> **What is expected**
The answer must consist of every line in the records below that contains the string "Viols".
:::
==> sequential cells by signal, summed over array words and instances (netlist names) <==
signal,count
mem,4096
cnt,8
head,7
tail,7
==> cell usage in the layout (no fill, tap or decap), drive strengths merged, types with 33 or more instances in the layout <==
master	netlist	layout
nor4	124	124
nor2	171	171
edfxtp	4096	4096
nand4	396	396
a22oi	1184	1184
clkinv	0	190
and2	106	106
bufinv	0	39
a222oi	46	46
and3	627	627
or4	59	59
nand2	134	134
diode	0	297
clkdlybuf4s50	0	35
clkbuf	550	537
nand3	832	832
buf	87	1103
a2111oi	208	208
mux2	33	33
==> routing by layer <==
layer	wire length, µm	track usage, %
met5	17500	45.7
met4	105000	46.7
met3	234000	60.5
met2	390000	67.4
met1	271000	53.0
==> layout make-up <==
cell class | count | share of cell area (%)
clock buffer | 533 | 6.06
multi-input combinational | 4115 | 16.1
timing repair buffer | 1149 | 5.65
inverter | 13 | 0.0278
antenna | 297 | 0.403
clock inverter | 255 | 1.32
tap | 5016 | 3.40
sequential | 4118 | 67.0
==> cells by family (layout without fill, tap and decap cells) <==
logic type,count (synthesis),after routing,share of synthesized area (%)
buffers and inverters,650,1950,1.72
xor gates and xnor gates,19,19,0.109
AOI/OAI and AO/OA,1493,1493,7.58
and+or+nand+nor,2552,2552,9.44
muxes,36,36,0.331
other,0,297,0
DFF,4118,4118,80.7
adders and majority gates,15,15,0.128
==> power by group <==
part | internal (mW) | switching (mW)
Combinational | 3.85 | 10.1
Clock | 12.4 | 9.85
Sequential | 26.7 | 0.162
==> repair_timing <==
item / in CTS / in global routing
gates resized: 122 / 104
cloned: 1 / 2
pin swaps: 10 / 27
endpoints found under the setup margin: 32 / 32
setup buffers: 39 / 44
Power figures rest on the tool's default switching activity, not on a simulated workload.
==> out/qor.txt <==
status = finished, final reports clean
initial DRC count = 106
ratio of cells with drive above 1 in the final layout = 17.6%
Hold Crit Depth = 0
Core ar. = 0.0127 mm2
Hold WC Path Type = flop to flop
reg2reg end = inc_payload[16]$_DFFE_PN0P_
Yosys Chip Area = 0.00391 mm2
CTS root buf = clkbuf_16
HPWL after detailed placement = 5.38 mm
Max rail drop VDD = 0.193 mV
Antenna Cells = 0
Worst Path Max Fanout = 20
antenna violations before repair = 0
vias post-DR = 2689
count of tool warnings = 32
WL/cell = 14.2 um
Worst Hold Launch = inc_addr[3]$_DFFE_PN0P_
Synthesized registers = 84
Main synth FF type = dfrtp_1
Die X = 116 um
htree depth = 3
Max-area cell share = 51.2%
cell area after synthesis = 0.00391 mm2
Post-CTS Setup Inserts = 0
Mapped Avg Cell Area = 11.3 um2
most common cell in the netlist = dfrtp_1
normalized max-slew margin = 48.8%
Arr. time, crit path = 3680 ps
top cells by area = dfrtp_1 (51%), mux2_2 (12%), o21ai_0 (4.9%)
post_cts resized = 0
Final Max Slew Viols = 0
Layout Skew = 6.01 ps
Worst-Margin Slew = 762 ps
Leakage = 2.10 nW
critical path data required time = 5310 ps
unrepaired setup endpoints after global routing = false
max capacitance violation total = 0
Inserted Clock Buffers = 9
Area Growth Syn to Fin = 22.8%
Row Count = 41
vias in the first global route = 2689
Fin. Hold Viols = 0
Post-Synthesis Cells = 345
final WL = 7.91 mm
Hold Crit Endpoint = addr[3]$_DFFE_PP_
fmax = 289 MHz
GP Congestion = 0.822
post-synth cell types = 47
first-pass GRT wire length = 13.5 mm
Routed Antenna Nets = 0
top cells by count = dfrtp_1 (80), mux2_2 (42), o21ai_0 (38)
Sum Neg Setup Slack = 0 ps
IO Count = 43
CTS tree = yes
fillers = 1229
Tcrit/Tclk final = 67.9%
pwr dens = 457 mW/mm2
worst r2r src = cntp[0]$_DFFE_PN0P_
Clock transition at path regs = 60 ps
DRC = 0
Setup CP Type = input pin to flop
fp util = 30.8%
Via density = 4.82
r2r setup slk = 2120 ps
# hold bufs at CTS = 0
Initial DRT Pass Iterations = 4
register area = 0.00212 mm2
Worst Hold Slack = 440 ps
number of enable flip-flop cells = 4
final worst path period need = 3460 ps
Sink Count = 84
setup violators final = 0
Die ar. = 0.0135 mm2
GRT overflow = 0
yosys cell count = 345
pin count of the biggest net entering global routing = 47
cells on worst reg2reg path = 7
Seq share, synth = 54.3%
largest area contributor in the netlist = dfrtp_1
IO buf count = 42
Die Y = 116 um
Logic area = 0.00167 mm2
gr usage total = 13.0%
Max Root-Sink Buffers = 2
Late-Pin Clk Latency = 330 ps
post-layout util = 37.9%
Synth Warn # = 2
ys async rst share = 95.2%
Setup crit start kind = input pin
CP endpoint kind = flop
:::
> **Solution for this exercise**
Final Max Slew Viols = 0
Fin. Hold Viols = 0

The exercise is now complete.